Repeat, line for line, the entries below from the first line to the line containing "logic [DIV_W-1:0] cnt;", counting both ends.

Top of Data shown

File: src/rtl/systimer_tick_gen.sv
// systimer_tick_gen: divides hb_clk down to systemtimer_clk for the machine
// system timer, programmed over the system-peripheral bus.
// Optional build macro: SYSTIMER_TICK_FRAC_EN adds the FRAC register (addr 3)
// and an 8-bit phase accumulator that stretches a period by one cycle on carry.
// Bus handshake: a write is taken on every hb_clk edge where sel.wen=1 (no
// back-pressure); a read is taken on every edge where sel.ren=1 and rdata holds
// the result from the following cycle until the next read.

package systimer_tick_gen_pkg;
  typedef struct packed {
    logic [3:0]  raddr;
    logic [3:0]  waddr;
    logic [31:0] wdata;
  } sys_peripheral_t;

  typedef struct packed {
    logic wen;
    logic ren;
  } sel_t;
endpackage

module systimer_tick_gen
  import systimer_tick_gen_pkg::*;
#(
  parameter int DIV_W     = 16,
  parameter int RESET_DIV = 24,
  parameter bit RESET_EN  = 1'b1
) (
  input  logic            hb_clk,
  input  logic            hb_rst,
  input  sys_peripheral_t sys_share,
  input  sel_t            sel,
  output logic [31:0]     rdata,
  output logic            systemtimer_clk,
  output logic            period_end
);

  localparam logic [3:0]       ADDR_CTRL   = 4'd0;
  localparam logic [3:0]       ADDR_DIV    = 4'd1;
  localparam logic [3:0]       ADDR_STATUS = 4'd2;
  localparam logic [3:0]       ADDR_FRAC   = 4'd3;
  localparam logic [DIV_W-1:0] MIN_DIV     = DIV_W'(4);
  localparam logic [DIV_W-1:0] RST_DIV     = DIV_W'(RESET_DIV);

  logic             en;
  logic             pend;
  logic [DIV_W-1:0] cnt;
  logic [DIV_W-1:0] div_act;
  logic [DIV_W-1:0] div_reg;
  logic [DIV_W-1:0] half;
  logic [DIV_W-1:0] cnt_last;
  logic [DIV_W-1:0] div_wval;
  logic             wrap;
  logic             wr_ctrl;
  logic             wr_div;
  logic             disable_evt;
  logic             restart_evt;
  logic             apply_now;
  logic [31:0]      rd_val;
  logic             unused_wdata;

  assign wr_ctrl = sel.wen && (sys_share.waddr == ADDR_CTRL);
  assign wr_div  = sel.wen && (sys_share.waddr == ADDR_DIV);

  // Divisors below 4 would let the timer clock run too close to hb_clk.
  assign div_wval = (sys_share.wdata[DIV_W-1:0] < MIN_DIV) ? MIN_DIV
                                                           : sys_share.wdata[DIV_W-1:0];

  // Clearing EN always stops the counter; setting EN from off, or RESTART with
  // EN, rewinds the counter so the next edge is a rising edge.
  assign disable_evt = wr_ctrl && !sys_share.wdata[0];
  assign restart_evt = wr_ctrl && sys_share.wdata[0] && (sys_share.wdata[1] || !en);

  assign unused_wdata = ^sys_share.wdata[31:DIV_W];

`ifdef SYSTIMER_TICK_FRAC_EN
  logic       wr_frac;
  logic [7:0] frac_reg;
  logic [7:0] acc;
  logic       extra;

  assign wr_frac = sel.wen && (sys_share.waddr == ADDR_FRAC);

  // Phase accumulator: a carry at wrap adds one low-phase cycle to the next period.
  always_ff @(posedge hb_clk or posedge hb_rst) begin
    if (hb_rst) begin
      frac_reg <= 8'd0;
      acc      <= 8'd0;
      extra    <= 1'b0;
    end else begin
      if (wr_frac) frac_reg <= sys_share.wdata[7:0];
      if (disable_evt || restart_evt) begin
        acc   <= 8'd0;
        extra <= 1'b0;
      end else if (en && wrap) begin
        {extra, acc} <= {1'b0, acc} + {1'b0, frac_reg};
      end
    end
  end
`else
  logic extra;
  assign extra = 1'b0;
`endif

  assign half     = div_act >> 1;
  assign cnt_last = extra ? div_act : (div_act - DIV_W'(1));
  assign wrap     = (cnt == cnt_last);

  // A new divisor may only take over when no period is in flight.
  assign apply_now = !en || disable_evt || restart_evt || wrap;

  // Enable, counter and registered clock/pulse outputs.
  always_ff @(posedge hb_clk or posedge hb_rst) begin
    if (hb_rst) begin
      en              <= RESET_EN;
      cnt             <= '0;
      systemtimer_clk <= 1'b0;
      period_end      <= 1'b0;
    end else begin
      if (wr_ctrl) en <= sys_share.wdata[0];
      if (disable_evt || restart_evt || !en) begin
        cnt             <= '0;
        systemtimer_clk <= 1'b0;
        period_end      <= 1'b0;
      end else begin
        systemtimer_clk <= (cnt < half);
        period_end      <= (cnt == '0);
        cnt             <= wrap ? '0 : (cnt + DIV_W'(1));
      end
    end
  end

  // Divisor staging: programmed value in div_reg, active value swapped in at a safe point.
  always_ff @(posedge hb_clk or posedge hb_rst) begin
    if (hb_rst) begin
      div_reg <= RST_DIV;
      div_act <= RST_DIV;
      pend    <= 1'b0;
    end else if (wr_div) begin
      div_reg <= div_wval;
      if (apply_now) begin
        div_act <= div_wval;
        pend    <= 1'b0;
      end else begin
        pend    <= 1'b1;
      end
    end else if (pend && apply_now) begin
      div_act <= div_reg;
      pend    <= 1'b0;
    end
  end

  // Register read mux.
  always_comb begin
    rd_val = 32'd0;
    case (sys_share.raddr)
      ADDR_CTRL:   rd_val = {31'd0, en};
      ADDR_DIV:    rd_val = 32'(div_reg);
      ADDR_STATUS: rd_val = {30'd0, pend, en};
`ifdef SYSTIMER_TICK_FRAC_EN
      ADDR_FRAC:   rd_val = {24'd0, frac_reg};
`endif
      default:     rd_val = 32'd0;
    endcase
  end

  // Read data register: loads on a read strobe, otherwise holds.
  always_ff @(posedge hb_clk or posedge hb_rst) begin
    if (hb_rst) begin
      rdata <= 32'd0;
    end else if (sel.ren) begin
      rdata <= rd_val;
    end
  end

endmodule
## src/rtl/scan_decoder.sv

```systemverilog
// N-to-2**N one-hot decoder with registered outputs and timed
// scan / one-shot sweep sequencing for digit and strobe multiplexing.
module scan_decoder #(
    parameter int N          = 2,
    parameter int DWELL      = 4,
    parameter bit ACTIVE_LOW = 1'b0
) (
    input  logic            clk,
    input  logic            reset,
    input  logic            e,
    input  logic [1:0]      mode,
    input  logic [N-1:0]    a,
    input  logic            start,
    output logic [2**N-1:0] d,
    output logic [N-1:0]    idx,
    output logic            busy,
    output logic            done
);

    localparam int W   = 2 ** N;
    localparam int DCW = (DWELL > 1) ? $clog2(DWELL) : 1;

    localparam logic [DCW-1:0] DC_LAST  = DCW'(DWELL - 1);
    localparam logic [N-1:0]   IDX_LAST = '1;

    typedef enum logic [1:0] {
        M_DIRECT = 2'b00,
        M_SCAN   = 2'b01,
        M_SWEEP  = 2'b10,
        M_HOLD   = 2'b11
    } mode_e;

    typedef enum logic {
        IDLE  = 1'b0,
        SWEEP = 1'b1
    } state_e;

    logic [N-1:0]   idx_q, idx_d;
    logic [DCW-1:0] dc_q, dc_d;
    logic           en_q;
    mode_e          mode_q;
    state_e         state_q, state_d;
    logic           done_q, done_d;

    logic [W-1:0] d_raw;
    logic [W-1:0] d_act;
    logic         blank;

    always_ff @(posedge clk) begin
        if (reset) begin
            idx_q   <= '0;
            dc_q    <= '0;
            en_q    <= 1'b0;
            mode_q  <= M_DIRECT;
            state_q <= IDLE;
            done_q  <= 1'b0;
        end else begin
            idx_q   <= idx_d;
            dc_q    <= dc_d;
            en_q    <= e;
            mode_q  <= mode_e'(mode);
            state_q <= state_d;
            done_q  <= done_d;
        end
    end

    always_comb begin
        idx_d   = idx_q;
        dc_d    = dc_q;
        state_d = state_q;
        done_d  = 1'b0;
        if (mode != mode_q) begin
            idx_d   = '0;
            dc_d    = '0;
            state_d = IDLE;
        end else begin
            unique case (mode_q)
                M_DIRECT: begin
                    idx_d = a;
                    dc_d  = '0;
                end
                M_SCAN: begin
                    if (e) begin
                        if (dc_q == DC_LAST) begin
                            dc_d  = '0;
                            idx_d = idx_q + 1'b1;
                        end else begin
                            dc_d = dc_q + 1'b1;
                        end
                    end
                end
                M_SWEEP: begin
                    if (state_q == IDLE) begin
                        if (start && e) begin
                            state_d = SWEEP;
                            idx_d   = '0;
                            dc_d    = '0;
                        end
                    end else if (e) begin
                        if (idx_q == IDX_LAST && dc_q == DC_LAST) begin
                            state_d = IDLE;
                            idx_d   = '0;
                            dc_d    = '0;
                            done_d  = 1'b1;
                        end else if (dc_q == DC_LAST) begin
                            dc_d  = '0;
                            idx_d = idx_q + 1'b1;
                        end else begin
                            dc_d = dc_q + 1'b1;
                        end
                    end
                end
                M_HOLD: begin
                end
            endcase
        end
    end

    // Outputs come from registers only, so d never glitches on input edges.
    assign d_raw = en_q ? (W'(1) << idx_q) : '0;
    assign blank = (mode_q == M_SWEEP) && (state_q == IDLE);
    assign d_act = blank ? '0 : d_raw;
    assign d     = ACTIVE_LOW ? ~d_act : d_act;
    assign idx   = idx_q;
    assign busy  = (state_q == SWEEP);
    assign done  = done_q;

endmodule

```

Bottom of Data shown

Solution to this exercise:
File: src/rtl/systimer_tick_gen.sv
// systimer_tick_gen: divides hb_clk down to systemtimer_clk for the machine
// system timer, programmed over the system-peripheral bus.
// Optional build macro: SYSTIMER_TICK_FRAC_EN adds the FRAC register (addr 3)
// and an 8-bit phase accumulator that stretches a period by one cycle on carry.
// Bus handshake: a write is taken on every hb_clk edge where sel.wen=1 (no
// back-pressure); a read is taken on every edge where sel.ren=1 and rdata holds
// the result from the following cycle until the next read.

package systimer_tick_gen_pkg;
  typedef struct packed {
    logic [3:0]  raddr;
    logic [3:0]  waddr;
    logic [31:0] wdata;
  } sys_peripheral_t;

  typedef struct packed {
    logic wen;
    logic ren;
  } sel_t;
endpackage

module systimer_tick_gen
  import systimer_tick_gen_pkg::*;
#(
  parameter int DIV_W     = 16,
  parameter int RESET_DIV = 24,
  parameter bit RESET_EN  = 1'b1
) (
  input  logic            hb_clk,
  input  logic            hb_rst,
  input  sys_peripheral_t sys_share,
  input  sel_t            sel,
  output logic [31:0]     rdata,
  output logic            systemtimer_clk,
  output logic            period_end
);

  localparam logic [3:0]       ADDR_CTRL   = 4'd0;
  localparam logic [3:0]       ADDR_DIV    = 4'd1;
  localparam logic [3:0]       ADDR_STATUS = 4'd2;
  localparam logic [3:0]       ADDR_FRAC   = 4'd3;
  localparam logic [DIV_W-1:0] MIN_DIV     = DIV_W'(4);
  localparam logic [DIV_W-1:0] RST_DIV     = DIV_W'(RESET_DIV);

  logic             en;
  logic             pend;
  logic [DIV_W-1:0] cnt;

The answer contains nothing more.